Wisconsin state tax receipts are expected to be $1.6 billion lower over the next two years, bringing the current budget deficit up to $6.6 billion.
Here’s a list of the percentage reduction in tax collections over the previous year for the three largest categories:
Income tax: -8.3 percent
Sales tax: -3.3 percent
Corporate tax: -28.0 percent
The income tax reduction hurts the most, since the income tax is the largest single tax collected. The 8.3 percent one year reduction accounts for 86 percent of the $1.6 billion additional shortfall.
But I would call your attention specifically to the corporate and franchise tax, which is down a whopping 28 percent from last year. This represents a $282 million reduction from previous estimates.
It’s not too difficult to figure out why business taxes are down. If you’ve picked up a newspaper in the last year, you know that business receipts are plummeting, leading to an unemployment rate of 9.4 percent in Wisconsin.
But secretly, liberal groups are cheering, as plummeting business tax receipts strengthens their most common – and also most inaccurate – talking point: that somehow businesses aren’t paying their “fair share” of the tax burden. Liberal groups advocate for higher business taxes on the premise that businesses are paying less in taxes and individual taxpayers are paying more, as a percentage of the total tax burden. With businesses taking on large losses, and therefore paying less in income tax, it skews the ratio even more in favor of these groups, who like to argue that businesses are “dodging” their tax burden.

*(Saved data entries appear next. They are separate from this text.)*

## config.mk

```make
export PLATFORM = sky130hd
export DESIGN_NAME = ntt_bfu_pipe_flat
export DESIGN_NICKNAME = d
export VERILOG_FILES = /design/src/rtl/ntt_bfu_pipe_pkg.sv /design/src/rtl/ntt_bfu_pipe_if.sv /design/src/rtl/ntt_bfu_pipe_mod_mul_barrett.sv /design/src/rtl/ntt_bfu_pipe.sv /design/src/flat_wrapper.sv
export SDC_FILE = /design/constraint.sdc
export NUM_CORES = 2
export LEC_CHECK = 0
export ABC_AREA = 0
export BUFFER_PORTS_ARGS = -buffer_cell sky130_fd_sc_hd__buf_4
export CAP_MARGIN = 20
export CORE_ASPECT_RATIO = 1.25
export CORE_MARGIN = 3
export CORE_UTILIZATION = 55
export CTS_BUF_LIST = sky130_fd_sc_hd__clkbuf_8
export CTS_CLUSTER_DIAMETER = 80
export DETAILED_ROUTE_END_ITERATION = 10
export PLACE_DENSITY = 0.76
export SYNTH_ARGS = -nofsm -noshare
export SYNTH_HDL_FRONTEND = slang
export SYNTH_HIERARCHICAL = 1
export SYNTH_SLANG_ARGS = --single-unit
```

## constraint.sdc

```tcl
create_clock -name iSYS_CLK -period 15.6 [get_ports iSYS_CLK]
set_input_delay 0.78 -clock iSYS_CLK [delete_from_list [all_inputs] [get_ports iSYS_CLK]]
set_output_delay 0.78 -clock iSYS_CLK [all_outputs]
set_load 0.05 [all_outputs]
```
`src/rtl/tact_sqrt_seq.sv`:
```
// Sequential restoring square root producing t_act = sqrt(t_sq) * 2^FRAC_BITS.
// Define TACT_SQRT_ROUND_EN for round-half-up with one extra guard iteration.
module tact_sqrt_seq #(
    parameter int FRAC_BITS = 8
) (
    input  logic        clk,
    input  logic        rst_n,
    input  logic        in_valid,
    output logic        in_ready,
    input  logic [15:0] t_sq,
    output logic [15:0] t_act,
    output logic        t_valid,
    output logic        busy
);

    localparam int ITER = 8 + FRAC_BITS;
`ifdef TACT_SQRT_ROUND_EN
    localparam int NSTEP = ITER + 1;
`else
    localparam int NSTEP = ITER;
`endif
    localparam int RW = 2 * NSTEP;
    localparam int CW = $clog2(NSTEP + 1);

    localparam logic [1:0] S_IDLE = 2'd0;
    localparam logic [1:0] S_CALC = 2'd1;
    localparam logic [1:0] S_DONE = 2'd2;

    logic [1:0]       r_state;
    logic [RW-1:0]    r_rad;
    logic [NSTEP+1:0] r_rem;
    logic [NSTEP-1:0] r_root;
    logic [CW-1:0]    r_cnt;
    logic [15:0]      r_t_act;
    logic             r_t_valid;

    logic [RW-1:0]    w_rad_ld;
    logic [NSTEP+1:0] w_rem_sh;
    logic [NSTEP+1:0] w_trial;
    logic [NSTEP+1:0] w_rem_nxt;
    logic [NSTEP-1:0] w_root_nxt;
    logic [ITER-1:0]  w_res;
    logic             w_ge;
    logic             w_unused;

    // Fractional bits come from appending zero bit-pairs below the radicand
    assign w_rad_ld   = RW'(t_sq) << (2 * (NSTEP - 8));
    assign w_rem_sh   = {r_rem[NSTEP-1:0], r_rad[RW-1 -: 2]};
    assign w_trial    = {r_root, 2'b01};
    assign w_ge       = (w_rem_sh >= w_trial);
    assign w_rem_nxt  = w_ge ? (w_rem_sh - w_trial) : w_rem_sh;
    assign w_root_nxt = {r_root[NSTEP-2:0], w_ge};
    // Remainder top bits only matter for the final comparison width
    assign w_unused   = ^r_rem[NSTEP+1:NSTEP];

`ifdef TACT_SQRT_ROUND_EN
    logic [ITER-1:0] w_hi;
    assign w_hi  = w_root_nxt[NSTEP-1:1];
    assign w_res = (&w_hi) ? w_hi
                           : w_hi + {{(ITER-1){1'b0}}, w_root_nxt[0]};
`else
    assign w_res = w_root_nxt;
`endif

    always_ff @(posedge clk) begin
        if (!rst_n) begin
            r_state   <= S_IDLE;
            r_rad     <= '0;
            r_rem     <= '0;
            r_root    <= '0;
            r_cnt     <= '0;
            r_t_act   <= 16'h0000;
            r_t_valid <= 1'b0;
        end else begin
            r_t_valid <= 1'b0;
            case (r_state)
                S_IDLE: begin
                    if (in_valid) begin
                        r_rad   <= w_rad_ld;
                        r_rem   <= '0;
                        r_root  <= '0;
                        r_cnt   <= CW'(NSTEP - 1);
                        r_state <= S_CALC;
                    end
                end
                S_CALC: begin
                    r_rad  <= r_rad << 2;
                    r_rem  <= w_rem_nxt;
                    r_root <= w_root_nxt;
                    if (r_cnt == '0) begin
                        r_t_act   <= 16'(w_res);
                        r_t_valid <= 1'b1;
                        r_state   <= S_DONE;
                    end else begin
                        r_cnt <= r_cnt - 1'b1;
                    end
                end
                S_DONE: begin
                    r_state <= S_IDLE;
                end
                default: begin
                    r_state <= S_IDLE;
                end
            endcase
        end
    end

    assign in_ready = (r_state == S_IDLE);
    assign busy     = (r_state == S_CALC);
    assign t_act    = r_t_act;
    assign t_valid  = r_t_valid;

endmodule

```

This was an incredibly weak argument to begin with. The business/individual tax ratio could be skewed for any number of reasons. If the economy was doing well individual income could grow at a more rapid rate than business receipts. As a result, it would appear that individuals were paying more as a percentage of taxes, even though it meant that incomes around the state were actually doing very well. Conversely, business taxes could drop, as they are now, if businesses leave the state or close down. This doesn’t mean businesses are paying less of their income in taxes, just that there are fewer of them and that they have diminished receipts on which to pay taxes.
Earlier this year, liberal groups had their way and sucessfully lobbied for a massive new tax (called combined reporting) on the same businesses that we now know are swimming in red ink. Shockingly, the $282 business tax shortfall expected by the Legislative Fiscal Bureau actually includes the combined reporting tax receipts.
It doesn’t take a genius to figure out that this punitive new business tax may have actually cost us as much revenue as it created. New business taxes force higher unemployment, which gives us fewer taxpayers. Higher business taxes also lead to more expensive goods, which could harm state sales tax receipts.
Furthermore, higher corporate and franchise taxes also force businesses to either move to another state (or country) or scale back their operations, thereby diminishing revenues on which they pay taxes.
But this is a dream scenario for lefty groups, which sets a spiral of taxation into effect. They raise taxes on businesses, which causes business tax receipts to drop. Then, they argue that businesses aren’t paying their fair share, and lobby for even more business taxes.